==== Provided entries ====

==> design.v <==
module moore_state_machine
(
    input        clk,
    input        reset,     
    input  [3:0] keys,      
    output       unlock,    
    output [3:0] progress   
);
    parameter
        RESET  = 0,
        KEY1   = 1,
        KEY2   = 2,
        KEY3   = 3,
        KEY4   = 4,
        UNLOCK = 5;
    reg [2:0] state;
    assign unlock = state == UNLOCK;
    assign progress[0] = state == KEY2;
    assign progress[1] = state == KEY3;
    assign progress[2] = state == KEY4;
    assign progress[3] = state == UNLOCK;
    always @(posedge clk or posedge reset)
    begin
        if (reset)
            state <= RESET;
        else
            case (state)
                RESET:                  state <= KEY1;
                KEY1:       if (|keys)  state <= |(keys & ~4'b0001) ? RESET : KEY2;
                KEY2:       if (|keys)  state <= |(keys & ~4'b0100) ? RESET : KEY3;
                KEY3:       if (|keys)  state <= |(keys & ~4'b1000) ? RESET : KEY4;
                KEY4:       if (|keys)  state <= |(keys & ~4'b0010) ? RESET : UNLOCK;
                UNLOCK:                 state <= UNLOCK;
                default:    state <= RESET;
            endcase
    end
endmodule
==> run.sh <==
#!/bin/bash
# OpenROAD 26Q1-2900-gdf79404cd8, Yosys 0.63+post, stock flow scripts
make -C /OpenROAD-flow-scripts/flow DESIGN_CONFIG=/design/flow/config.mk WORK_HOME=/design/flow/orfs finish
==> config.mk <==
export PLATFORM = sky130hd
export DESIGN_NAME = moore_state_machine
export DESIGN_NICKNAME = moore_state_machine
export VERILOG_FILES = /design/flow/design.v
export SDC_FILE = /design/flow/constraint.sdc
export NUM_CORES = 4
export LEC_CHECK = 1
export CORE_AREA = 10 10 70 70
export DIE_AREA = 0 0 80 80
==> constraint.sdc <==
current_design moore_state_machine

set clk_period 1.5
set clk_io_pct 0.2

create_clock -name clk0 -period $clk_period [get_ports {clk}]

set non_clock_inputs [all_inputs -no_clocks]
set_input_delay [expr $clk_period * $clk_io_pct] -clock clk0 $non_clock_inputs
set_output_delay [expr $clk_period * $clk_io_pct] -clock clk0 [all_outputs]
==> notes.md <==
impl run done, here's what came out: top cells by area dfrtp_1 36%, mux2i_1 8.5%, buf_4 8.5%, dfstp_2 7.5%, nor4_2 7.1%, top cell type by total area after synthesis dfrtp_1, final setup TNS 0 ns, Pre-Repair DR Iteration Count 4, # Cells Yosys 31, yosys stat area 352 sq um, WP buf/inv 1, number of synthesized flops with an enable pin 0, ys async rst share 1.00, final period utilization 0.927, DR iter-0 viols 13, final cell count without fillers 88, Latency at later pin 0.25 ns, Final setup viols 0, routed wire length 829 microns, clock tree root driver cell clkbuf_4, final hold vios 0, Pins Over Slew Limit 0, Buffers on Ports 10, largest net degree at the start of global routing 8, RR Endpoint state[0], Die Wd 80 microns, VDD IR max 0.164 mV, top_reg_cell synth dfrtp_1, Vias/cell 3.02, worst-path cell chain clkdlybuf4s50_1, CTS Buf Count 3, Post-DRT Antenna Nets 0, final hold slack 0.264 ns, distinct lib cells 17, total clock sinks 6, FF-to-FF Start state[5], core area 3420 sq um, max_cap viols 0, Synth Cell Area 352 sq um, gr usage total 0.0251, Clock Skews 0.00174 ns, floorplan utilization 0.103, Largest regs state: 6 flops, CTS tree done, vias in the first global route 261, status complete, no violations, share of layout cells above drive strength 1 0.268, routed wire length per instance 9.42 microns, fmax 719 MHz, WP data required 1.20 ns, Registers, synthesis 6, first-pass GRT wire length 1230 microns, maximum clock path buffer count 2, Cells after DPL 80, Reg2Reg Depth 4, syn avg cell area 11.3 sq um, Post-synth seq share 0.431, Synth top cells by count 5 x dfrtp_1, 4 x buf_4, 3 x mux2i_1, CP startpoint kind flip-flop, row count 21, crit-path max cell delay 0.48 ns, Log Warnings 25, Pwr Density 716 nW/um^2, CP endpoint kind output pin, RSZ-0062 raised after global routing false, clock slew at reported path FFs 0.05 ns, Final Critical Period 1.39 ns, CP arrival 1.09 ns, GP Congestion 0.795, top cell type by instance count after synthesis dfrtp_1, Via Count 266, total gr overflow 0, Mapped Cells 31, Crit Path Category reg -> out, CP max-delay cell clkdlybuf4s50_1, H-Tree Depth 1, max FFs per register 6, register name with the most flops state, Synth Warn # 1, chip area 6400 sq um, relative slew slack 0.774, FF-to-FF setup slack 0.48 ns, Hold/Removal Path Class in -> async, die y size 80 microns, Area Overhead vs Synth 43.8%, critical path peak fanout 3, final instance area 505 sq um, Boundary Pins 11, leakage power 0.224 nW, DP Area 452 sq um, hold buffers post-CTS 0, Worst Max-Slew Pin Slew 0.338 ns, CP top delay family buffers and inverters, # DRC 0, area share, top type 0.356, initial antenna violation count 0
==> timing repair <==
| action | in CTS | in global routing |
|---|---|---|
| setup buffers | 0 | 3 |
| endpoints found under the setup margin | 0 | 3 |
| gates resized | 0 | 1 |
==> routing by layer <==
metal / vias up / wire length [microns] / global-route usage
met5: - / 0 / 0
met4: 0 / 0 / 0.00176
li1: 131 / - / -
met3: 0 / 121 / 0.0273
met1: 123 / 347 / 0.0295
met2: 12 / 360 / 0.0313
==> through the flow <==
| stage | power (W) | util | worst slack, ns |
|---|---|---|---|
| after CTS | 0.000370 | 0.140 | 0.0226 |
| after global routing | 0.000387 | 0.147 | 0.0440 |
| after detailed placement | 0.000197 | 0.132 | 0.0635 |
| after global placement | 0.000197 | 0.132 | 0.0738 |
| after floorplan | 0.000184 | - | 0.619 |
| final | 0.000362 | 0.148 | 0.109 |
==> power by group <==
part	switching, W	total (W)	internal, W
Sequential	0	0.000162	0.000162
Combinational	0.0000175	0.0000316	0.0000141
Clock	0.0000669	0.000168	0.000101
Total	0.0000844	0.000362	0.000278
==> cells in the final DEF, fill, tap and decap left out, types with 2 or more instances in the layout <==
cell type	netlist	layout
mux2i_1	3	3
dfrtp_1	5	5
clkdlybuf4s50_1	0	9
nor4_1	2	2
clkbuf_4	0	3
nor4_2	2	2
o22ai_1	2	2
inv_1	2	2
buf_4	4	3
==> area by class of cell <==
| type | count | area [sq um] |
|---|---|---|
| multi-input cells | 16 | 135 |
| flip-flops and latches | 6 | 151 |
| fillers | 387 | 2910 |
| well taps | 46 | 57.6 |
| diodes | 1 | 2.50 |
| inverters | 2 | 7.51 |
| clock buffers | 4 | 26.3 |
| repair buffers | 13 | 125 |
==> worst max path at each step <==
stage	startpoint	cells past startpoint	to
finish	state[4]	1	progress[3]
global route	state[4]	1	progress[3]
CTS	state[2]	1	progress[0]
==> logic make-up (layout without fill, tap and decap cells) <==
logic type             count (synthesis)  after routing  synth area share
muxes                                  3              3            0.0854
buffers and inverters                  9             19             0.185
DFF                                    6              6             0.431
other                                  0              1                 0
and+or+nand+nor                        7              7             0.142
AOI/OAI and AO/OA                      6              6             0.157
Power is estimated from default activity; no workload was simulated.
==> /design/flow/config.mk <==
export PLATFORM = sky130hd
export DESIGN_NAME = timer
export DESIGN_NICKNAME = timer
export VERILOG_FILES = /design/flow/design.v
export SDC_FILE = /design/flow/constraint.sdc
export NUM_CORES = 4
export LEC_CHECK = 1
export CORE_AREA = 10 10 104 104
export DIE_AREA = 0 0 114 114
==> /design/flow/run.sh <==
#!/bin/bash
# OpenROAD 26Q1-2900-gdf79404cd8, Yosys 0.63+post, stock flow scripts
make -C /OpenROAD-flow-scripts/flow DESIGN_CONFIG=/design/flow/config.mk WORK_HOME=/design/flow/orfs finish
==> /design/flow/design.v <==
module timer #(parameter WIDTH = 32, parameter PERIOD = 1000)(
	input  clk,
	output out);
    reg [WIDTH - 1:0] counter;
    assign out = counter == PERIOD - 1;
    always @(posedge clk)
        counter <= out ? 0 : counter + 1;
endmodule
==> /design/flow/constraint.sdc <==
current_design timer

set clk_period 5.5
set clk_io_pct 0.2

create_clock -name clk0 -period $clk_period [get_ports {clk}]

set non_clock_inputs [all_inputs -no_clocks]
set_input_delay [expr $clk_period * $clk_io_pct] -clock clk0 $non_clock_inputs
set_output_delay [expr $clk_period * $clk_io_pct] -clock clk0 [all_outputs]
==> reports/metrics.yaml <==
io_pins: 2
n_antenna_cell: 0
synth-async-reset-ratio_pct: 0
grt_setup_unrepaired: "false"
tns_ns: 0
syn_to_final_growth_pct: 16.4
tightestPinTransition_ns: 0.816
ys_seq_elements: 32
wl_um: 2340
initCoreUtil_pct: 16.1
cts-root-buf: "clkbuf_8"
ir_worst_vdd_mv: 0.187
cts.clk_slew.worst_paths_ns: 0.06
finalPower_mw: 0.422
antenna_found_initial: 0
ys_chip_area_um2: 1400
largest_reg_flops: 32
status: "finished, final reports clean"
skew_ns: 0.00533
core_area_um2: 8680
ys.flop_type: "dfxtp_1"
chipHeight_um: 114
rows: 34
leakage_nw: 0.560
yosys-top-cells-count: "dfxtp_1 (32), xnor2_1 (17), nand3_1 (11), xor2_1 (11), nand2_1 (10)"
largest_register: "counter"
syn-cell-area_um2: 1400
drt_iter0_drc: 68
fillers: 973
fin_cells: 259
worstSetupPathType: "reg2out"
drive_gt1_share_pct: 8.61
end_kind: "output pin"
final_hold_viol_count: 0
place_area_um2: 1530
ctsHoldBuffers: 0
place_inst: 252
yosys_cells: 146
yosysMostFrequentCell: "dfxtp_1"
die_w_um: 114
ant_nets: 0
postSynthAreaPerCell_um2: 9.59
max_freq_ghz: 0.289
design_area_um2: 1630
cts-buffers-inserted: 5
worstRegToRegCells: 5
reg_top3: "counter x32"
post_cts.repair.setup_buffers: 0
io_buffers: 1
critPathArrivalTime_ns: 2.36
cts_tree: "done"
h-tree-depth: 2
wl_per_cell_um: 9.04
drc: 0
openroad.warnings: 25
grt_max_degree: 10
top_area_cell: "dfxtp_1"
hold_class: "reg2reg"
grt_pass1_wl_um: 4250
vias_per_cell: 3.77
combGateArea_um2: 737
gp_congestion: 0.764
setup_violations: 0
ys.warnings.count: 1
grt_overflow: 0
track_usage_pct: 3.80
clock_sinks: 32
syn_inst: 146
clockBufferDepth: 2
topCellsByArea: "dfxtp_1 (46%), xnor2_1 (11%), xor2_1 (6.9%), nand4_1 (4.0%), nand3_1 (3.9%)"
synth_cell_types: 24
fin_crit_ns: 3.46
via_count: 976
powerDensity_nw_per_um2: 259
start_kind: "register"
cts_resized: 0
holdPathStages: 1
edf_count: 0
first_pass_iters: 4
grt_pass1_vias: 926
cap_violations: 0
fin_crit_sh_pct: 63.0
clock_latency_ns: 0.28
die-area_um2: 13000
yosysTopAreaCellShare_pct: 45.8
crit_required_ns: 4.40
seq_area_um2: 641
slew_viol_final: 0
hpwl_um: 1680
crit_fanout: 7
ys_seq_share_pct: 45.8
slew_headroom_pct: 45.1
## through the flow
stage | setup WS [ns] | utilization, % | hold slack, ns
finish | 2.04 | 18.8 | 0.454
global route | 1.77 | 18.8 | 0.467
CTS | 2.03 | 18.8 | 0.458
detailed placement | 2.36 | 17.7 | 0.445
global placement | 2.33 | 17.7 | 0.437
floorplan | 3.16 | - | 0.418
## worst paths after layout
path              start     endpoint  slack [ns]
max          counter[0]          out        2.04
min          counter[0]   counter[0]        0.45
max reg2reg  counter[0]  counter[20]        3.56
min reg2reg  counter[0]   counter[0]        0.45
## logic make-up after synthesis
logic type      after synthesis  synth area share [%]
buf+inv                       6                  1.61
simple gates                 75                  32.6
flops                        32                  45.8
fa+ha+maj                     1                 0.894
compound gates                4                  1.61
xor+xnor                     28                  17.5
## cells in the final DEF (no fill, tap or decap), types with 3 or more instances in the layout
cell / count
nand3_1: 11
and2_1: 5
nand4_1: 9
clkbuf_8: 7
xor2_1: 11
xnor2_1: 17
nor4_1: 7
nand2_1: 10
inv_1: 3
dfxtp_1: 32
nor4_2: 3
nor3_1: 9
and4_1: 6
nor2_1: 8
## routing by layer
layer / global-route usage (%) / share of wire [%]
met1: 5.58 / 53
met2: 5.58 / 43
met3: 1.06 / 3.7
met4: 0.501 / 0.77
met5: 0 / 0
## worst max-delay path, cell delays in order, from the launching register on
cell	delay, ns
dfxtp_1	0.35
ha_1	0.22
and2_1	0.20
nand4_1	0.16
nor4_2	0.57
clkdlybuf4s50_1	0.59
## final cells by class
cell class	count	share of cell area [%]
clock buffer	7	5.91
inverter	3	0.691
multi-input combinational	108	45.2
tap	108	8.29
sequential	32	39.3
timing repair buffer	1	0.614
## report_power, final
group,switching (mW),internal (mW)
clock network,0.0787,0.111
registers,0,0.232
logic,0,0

====

▶ [Task statement]: Each line that includes the string "timer" should be copied from the data.

▶ [Reply]:
export DESIGN_NAME = timer
export DESIGN_NICKNAME = timer
module timer #(parameter WIDTH = 32, parameter PERIOD = 1000)(
current_design timer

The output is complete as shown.